### WHAT NEEDS TO BE DONE:
From the data below, copy exactly the lines that lie between the one holding "clk_pin_slew_ps: 60" and the one holding "ys.warnings.count: 0", including both, and nothing more.

[Collected data]

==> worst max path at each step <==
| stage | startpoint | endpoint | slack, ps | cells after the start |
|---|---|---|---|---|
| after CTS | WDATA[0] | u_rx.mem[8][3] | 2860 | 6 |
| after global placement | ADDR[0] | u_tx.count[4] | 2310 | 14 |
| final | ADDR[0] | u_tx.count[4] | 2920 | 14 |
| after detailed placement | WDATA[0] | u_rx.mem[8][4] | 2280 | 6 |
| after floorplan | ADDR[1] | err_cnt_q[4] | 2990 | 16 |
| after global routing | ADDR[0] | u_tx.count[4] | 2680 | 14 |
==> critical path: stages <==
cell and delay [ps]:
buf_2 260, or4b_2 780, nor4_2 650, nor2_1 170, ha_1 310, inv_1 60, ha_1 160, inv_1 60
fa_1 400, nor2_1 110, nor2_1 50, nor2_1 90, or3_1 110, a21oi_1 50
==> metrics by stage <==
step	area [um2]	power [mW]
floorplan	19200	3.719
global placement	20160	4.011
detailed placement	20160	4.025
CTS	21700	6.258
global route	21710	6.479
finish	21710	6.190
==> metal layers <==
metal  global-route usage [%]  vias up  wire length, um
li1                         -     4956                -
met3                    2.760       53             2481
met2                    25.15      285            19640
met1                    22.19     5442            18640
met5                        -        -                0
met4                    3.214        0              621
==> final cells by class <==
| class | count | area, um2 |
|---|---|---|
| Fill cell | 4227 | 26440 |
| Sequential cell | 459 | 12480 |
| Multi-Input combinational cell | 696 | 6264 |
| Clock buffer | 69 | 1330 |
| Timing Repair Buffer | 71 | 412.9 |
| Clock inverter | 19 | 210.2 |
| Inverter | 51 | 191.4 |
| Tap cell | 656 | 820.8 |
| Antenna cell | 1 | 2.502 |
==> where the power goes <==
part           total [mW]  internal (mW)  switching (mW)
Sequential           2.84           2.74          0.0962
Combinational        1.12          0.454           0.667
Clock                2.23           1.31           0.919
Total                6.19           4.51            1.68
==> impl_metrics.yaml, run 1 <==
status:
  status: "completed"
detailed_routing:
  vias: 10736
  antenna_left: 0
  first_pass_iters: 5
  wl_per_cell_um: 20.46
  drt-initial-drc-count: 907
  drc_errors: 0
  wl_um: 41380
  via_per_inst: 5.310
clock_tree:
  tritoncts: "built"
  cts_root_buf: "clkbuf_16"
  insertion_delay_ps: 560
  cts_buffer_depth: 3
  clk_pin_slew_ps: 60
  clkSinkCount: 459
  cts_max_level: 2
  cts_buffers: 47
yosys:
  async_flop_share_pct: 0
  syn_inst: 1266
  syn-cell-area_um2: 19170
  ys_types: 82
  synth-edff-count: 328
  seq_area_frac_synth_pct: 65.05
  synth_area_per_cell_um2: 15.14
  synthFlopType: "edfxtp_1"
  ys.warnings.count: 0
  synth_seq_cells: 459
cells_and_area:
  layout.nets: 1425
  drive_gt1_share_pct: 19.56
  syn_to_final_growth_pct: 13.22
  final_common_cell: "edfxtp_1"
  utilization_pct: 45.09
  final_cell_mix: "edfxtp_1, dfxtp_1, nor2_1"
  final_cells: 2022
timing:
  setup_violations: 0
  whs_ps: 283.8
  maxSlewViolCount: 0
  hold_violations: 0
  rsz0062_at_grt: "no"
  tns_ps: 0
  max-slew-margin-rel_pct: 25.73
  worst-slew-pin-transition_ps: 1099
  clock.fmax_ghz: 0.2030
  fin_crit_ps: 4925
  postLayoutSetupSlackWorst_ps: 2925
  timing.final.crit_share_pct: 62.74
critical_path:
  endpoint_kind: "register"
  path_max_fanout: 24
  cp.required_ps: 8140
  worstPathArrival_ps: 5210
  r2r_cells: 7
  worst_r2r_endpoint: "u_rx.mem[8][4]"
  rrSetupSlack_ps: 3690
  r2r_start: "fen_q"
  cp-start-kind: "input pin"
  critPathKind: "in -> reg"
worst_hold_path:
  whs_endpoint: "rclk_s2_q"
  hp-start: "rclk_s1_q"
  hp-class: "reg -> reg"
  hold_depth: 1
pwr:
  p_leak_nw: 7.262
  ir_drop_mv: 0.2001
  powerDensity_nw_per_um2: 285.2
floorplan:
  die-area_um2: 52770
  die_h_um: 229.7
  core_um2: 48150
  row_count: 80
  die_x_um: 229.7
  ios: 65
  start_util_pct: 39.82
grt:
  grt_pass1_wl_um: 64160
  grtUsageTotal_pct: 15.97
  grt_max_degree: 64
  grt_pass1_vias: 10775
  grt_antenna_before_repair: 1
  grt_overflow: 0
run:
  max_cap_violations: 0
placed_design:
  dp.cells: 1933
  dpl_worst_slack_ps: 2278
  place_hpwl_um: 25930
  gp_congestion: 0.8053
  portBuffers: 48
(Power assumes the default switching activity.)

### RESPONSE BOX:
  clk_pin_slew_ps: 60
  clkSinkCount: 459
  cts_max_level: 2
  cts_buffers: 47
yosys:
  async_flop_share_pct: 0
  syn_inst: 1266
  syn-cell-area_um2: 19170
  ys_types: 82
  synth-edff-count: 328
  seq_area_frac_synth_pct: 65.05
  synth_area_per_cell_um2: 15.14
  synthFlopType: "edfxtp_1"
  ys.warnings.count: 0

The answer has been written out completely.